## DIRECTIONS FOR THIS TASK
Your answer should be the records, restated word for word.

## Records drawn from a dataset
==================================================
This is an optimization exercise on Yosys and OpenROAD, whose aim is small area and a short achievable clock period, not a production implementation.
RTL that was checked went through simulation tests only; none was proved equivalent to the original.
Power is estimated from default activity; no workload was simulated.

== willow ==
Design execStage, start of the top module:
module execStage (
    input  logic                 clk,
    input  logic                 rstN,
    input  logic                 inValid,
    input  execPkg::opcodeE               opcode,
    input  logic [execPkg::DataWidth-1:0] operandA,
    input  logic [execPkg::DataWidth-1:0] operandB,
    input  logic [execPkg::DataWidth-1:0] immediate,
    input  logic [execPkg::AddrWidth-1:0] pc,
    input  logic [execPkg::AddrWidth-1:0] stackTop,
    output logic                 outValid,
    output logic                 regWriteEn,
    output logic                 writeFromMem,
    output logic [execPkg::DataWidth-1:0] writeData,
    output logic                 memReadEn,
    output logic                 memWriteEn,
    output logic [execPkg::AddrWidth-1:0] memAddr,
    output logic [execPkg::DataWidth-1:0] memWriteData,
    output logic                 branchTaken,
    output logic [execPkg::AddrWidth-1:0] branchTarget,
    output logic                 pushReturn,
    output logic                 popReturn,
    output logic                 illegalOp
);
Size in the first run: about 3400 cells after synthesis, about 67 flip-flops, about 160 I/O pins.
==> module aluCore, before the edit <==
module aluCore (
    input  logic [5:0]  opcode,
    input  logic [15:0] operandA,
    input  logic [15:0] operandB,
    input  logic [15:0] immediate,
    input  logic [15:0] pc,
    input  logic [15:0] stackTop,
    output logic [15:0] dataResult,
    output logic [15:0] addrResult,
    output logic [15:0] divB3,        
    output logic        cmpEqual,
    output logic        cmpLess
);
    assign divB3 = operandB + {operandB[14:0], 1'b0};
    logic [7:0] quotHi;
    logic [7:0] rem [0:4];
    assign rem[0] = '0;
    for (genvar k = 0; k < 4; k++) begin : gDiv
        localparam int W = 2*k + 2;
        logic [W-1:0] t, r;
        if (k == 0) begin : gT0
            assign t = operandA[15:14];
        end else begin : gTn
            assign t = {rem[k][W-3:0], operandA[15-2*k:14-2*k]};
        end
        divStep4 #(.W(W)) uStep (.t(t), .b(operandB), .b3(divB3), .q(quotHi[7-2*k:6-2*k]), .r(r));
        assign rem[k+1] = 8'(r);
    end
    logic        isShl, isShr;
    logic [15:0] aRev, mulA, mulB, product, productRev, shiftOneHot;
    assign isShl = (opcode == 6'd12);
    assign isShr = (opcode == 6'd13);
    assign shiftOneHot = 16'd1 << operandB[3:0];
    for (genvar b = 0; b < 16; b++) begin : gRev
        assign aRev[b]       = operandA[15-b];
        assign productRev[b] = product[15-b];
    end
    assign mulA = isShr ? aRev : operandA;
    assign mulB = (isShl || isShr) ? shiftOneHot : operandB;
    mulLow16 uMul (.a(mulA), .b(mulB), .p(product));
    logic opMem1, opAdd, opSub, opCall, opJpc;
    assign opMem1 = (opcode == 6'd0) || (opcode == 6'd3);
    assign opAdd  = (opcode == 6'd6);
    assign opSub  = (opcode == 6'd7) || (opcode == 6'd14);
    assign opCall = (opcode == 6'd19);
    assign opJpc  = (opcode == 6'd17);
    logic [15:0] addX, addY;
    logic [16:0] sum;
    assign addX = (opCall || opJpc) ? pc : operandA;
    always_comb begin
        if (opAdd)                    addY = operandB;
        else if (opSub)               addY = ~operandB;
        else if (opMem1 || opJpc)     addY = immediate;
        else                          addY = '0;
    end
    assign sum = {1'b0, addX} + {1'b0, addY} + 17'(opSub || opCall);
    assign cmpLess  = ~sum[16];
    assign cmpEqual = (sum[15:0] == '0);
    logic [3:0]  logicTable;
    logic [15:0] logicResult;
    always_comb begin
        case (opcode)
            6'd5:    logicTable = 4'b1010;     
            6'd10:   logicTable = 4'b1000;     
            6'd11:   logicTable = 4'b1110;     
            6'd15:   logicTable = 4'b0011;     
            default: logicTable = 4'b0000;
        endcase
    end
    for (genvar b = 0; b < 16; b++) begin : gLogic
        assign logicResult[b] = logicTable[{operandA[b], operandB[b]}];
    end
    logic selSum, selImm, selProd, selProdRev, isDivOp;
    assign selSum     = (opcode == 6'd0) || (opcode == 6'd1) || (opcode == 6'd3) || (opcode == 6'd4) ||
                        (opcode == 6'd6) || (opcode == 6'd7) || (opcode == 6'd19);
    assign selImm     = (opcode == 6'd2);
    assign selProd    = (opcode == 6'd8) || (opcode == 6'd12);
    assign selProdRev = (opcode == 6'd13);
    assign isDivOp    = (opcode == 6'd9);
    logic [15:0] otherResult;
    assign otherResult = ({16{selSum}} & sum[15:0]) | ({16{selImm}} & immediate) |
                         ({16{selProd}} & product) | ({16{selProdRev}} & productRev) | logicResult;
    assign dataResult = isDivOp ? {quotHi, rem[4]} : otherResult;
    logic selB, selA, selSum2, selImm2, selStack;
    assign selB     = (opcode == 6'd3) || (opcode == 6'd4) || (opcode == 6'd9);
    assign selA     = (opcode == 6'd16) || (opcode == 6'd19);
    assign selSum2  = (opcode == 6'd17);
    assign selImm2  = (opcode == 6'd18);
    assign selStack = (opcode == 6'd20);
    assign addrResult = ({16{selB}} & operandB) | ({16{selA}} & operandA) | ({16{selSum2}} & sum[15:0]) |
                        ({16{selImm2}} & immediate) | ({16{selStack}} & stackTop);
endmodule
==================================================
## EXERCISE RESULT
This is an optimization exercise on Yosys and OpenROAD, whose aim is small area and a short achievable clock period, not a production implementation.
RTL that was checked went through simulation tests only; none was proved equivalent to the original.
Power is estimated from default activity; no workload was simulated.

== willow ==
Design execStage, start of the top module:
module execStage (
    input  logic                 clk,
    input  logic                 rstN,
    input  logic                 inValid,
    input  execPkg::opcodeE               opcode,
    input  logic [execPkg::DataWidth-1:0] operandA,
    input  logic [execPkg::DataWidth-1:0] operandB,
    input  logic [execPkg::DataWidth-1:0] immediate,
    input  logic [execPkg::AddrWidth-1:0] pc,
    input  logic [execPkg::AddrWidth-1:0] stackTop,
    output logic                 outValid,
    output logic                 regWriteEn,
    output logic                 writeFromMem,
    output logic [execPkg::DataWidth-1:0] writeData,
    output logic                 memReadEn,
    output logic                 memWriteEn,
    output logic [execPkg::AddrWidth-1:0] memAddr,
    output logic [execPkg::DataWidth-1:0] memWriteData,
    output logic                 branchTaken,
    output logic [execPkg::AddrWidth-1:0] branchTarget,
    output logic                 pushReturn,
    output logic                 popReturn,
    output logic                 illegalOp
);
Size in the first run: about 3400 cells after synthesis, about 67 flip-flops, about 160 I/O pins.
==> module aluCore, before the edit <==
module aluCore (
    input  logic [5:0]  opcode,
    input  logic [15:0] operandA,
    input  logic [15:0] operandB,
    input  logic [15:0] immediate,
    input  logic [15:0] pc,
    input  logic [15:0] stackTop,
    output logic [15:0] dataResult,
    output logic [15:0] addrResult,
    output logic [15:0] divB3,        
    output logic        cmpEqual,
    output logic        cmpLess
);
    assign divB3 = operandB + {operandB[14:0], 1'b0};
    logic [7:0] quotHi;
    logic [7:0] rem [0:4];
    assign rem[0] = '0;
    for (genvar k = 0; k < 4; k++) begin : gDiv
        localparam int W = 2*k + 2;
        logic [W-1:0] t, r;
        if (k == 0) begin : gT0
            assign t = operandA[15:14];
        end else begin : gTn
            assign t = {rem[k][W-3:0], operandA[15-2*k:14-2*k]};
        end
        divStep4 #(.W(W)) uStep (.t(t), .b(operandB), .b3(divB3), .q(quotHi[7-2*k:6-2*k]), .r(r));
        assign rem[k+1] = 8'(r);
    end
    logic        isShl, isShr;
    logic [15:0] aRev, mulA, mulB, product, productRev, shiftOneHot;
    assign isShl = (opcode == 6'd12);
    assign isShr = (opcode == 6'd13);
    assign shiftOneHot = 16'd1 << operandB[3:0];
    for (genvar b = 0; b < 16; b++) begin : gRev
        assign aRev[b]       = operandA[15-b];
        assign productRev[b] = product[15-b];
    end
    assign mulA = isShr ? aRev : operandA;
    assign mulB = (isShl || isShr) ? shiftOneHot : operandB;
    mulLow16 uMul (.a(mulA), .b(mulB), .p(product));
    logic opMem1, opAdd, opSub, opCall, opJpc;
    assign opMem1 = (opcode == 6'd0) || (opcode == 6'd3);
    assign opAdd  = (opcode == 6'd6);
    assign opSub  = (opcode == 6'd7) || (opcode == 6'd14);
    assign opCall = (opcode == 6'd19);
    assign opJpc  = (opcode == 6'd17);
    logic [15:0] addX, addY;
    logic [16:0] sum;
    assign addX = (opCall || opJpc) ? pc : operandA;
    always_comb begin
        if (opAdd)                    addY = operandB;
        else if (opSub)               addY = ~operandB;
        else if (opMem1 || opJpc)     addY = immediate;
        else                          addY = '0;
    end
    assign sum = {1'b0, addX} + {1'b0, addY} + 17'(opSub || opCall);
    assign cmpLess  = ~sum[16];
    assign cmpEqual = (sum[15:0] == '0);
    logic [3:0]  logicTable;
    logic [15:0] logicResult;
    always_comb begin
        case (opcode)
            6'd5:    logicTable = 4'b1010;     
            6'd10:   logicTable = 4'b1000;     
            6'd11:   logicTable = 4'b1110;     
            6'd15:   logicTable = 4'b0011;     
            default: logicTable = 4'b0000;
        endcase
    end
    for (genvar b = 0; b < 16; b++) begin : gLogic
        assign logicResult[b] = logicTable[{operandA[b], operandB[b]}];
    end
    logic selSum, selImm, selProd, selProdRev, isDivOp;
    assign selSum     = (opcode == 6'd0) || (opcode == 6'd1) || (opcode == 6'd3) || (opcode == 6'd4) ||
                        (opcode == 6'd6) || (opcode == 6'd7) || (opcode == 6'd19);
    assign selImm     = (opcode == 6'd2);
    assign selProd    = (opcode == 6'd8) || (opcode == 6'd12);
    assign selProdRev = (opcode == 6'd13);
    assign isDivOp    = (opcode == 6'd9);
    logic [15:0] otherResult;
    assign otherResult = ({16{selSum}} & sum[15:0]) | ({16{selImm}} & immediate) |
                         ({16{selProd}} & product) | ({16{selProdRev}} & productRev) | logicResult;
    assign dataResult = isDivOp ? {quotHi, rem[4]} : otherResult;
    logic selB, selA, selSum2, selImm2, selStack;
    assign selB     = (opcode == 6'd3) || (opcode == 6'd4) || (opcode == 6'd9);
    assign selA     = (opcode == 6'd16) || (opcode == 6'd19);
    assign selSum2  = (opcode == 6'd17);
    assign selImm2  = (opcode == 6'd18);
    assign selStack = (opcode == 6'd20);
    assign addrResult = ({16{selB}} & operandB) | ({16{selA}} & operandA) | ({16{selSum2}} & sum[15:0]) |
                        ({16{selImm2}} & immediate) | ({16{selStack}} & stackTop);
endmodule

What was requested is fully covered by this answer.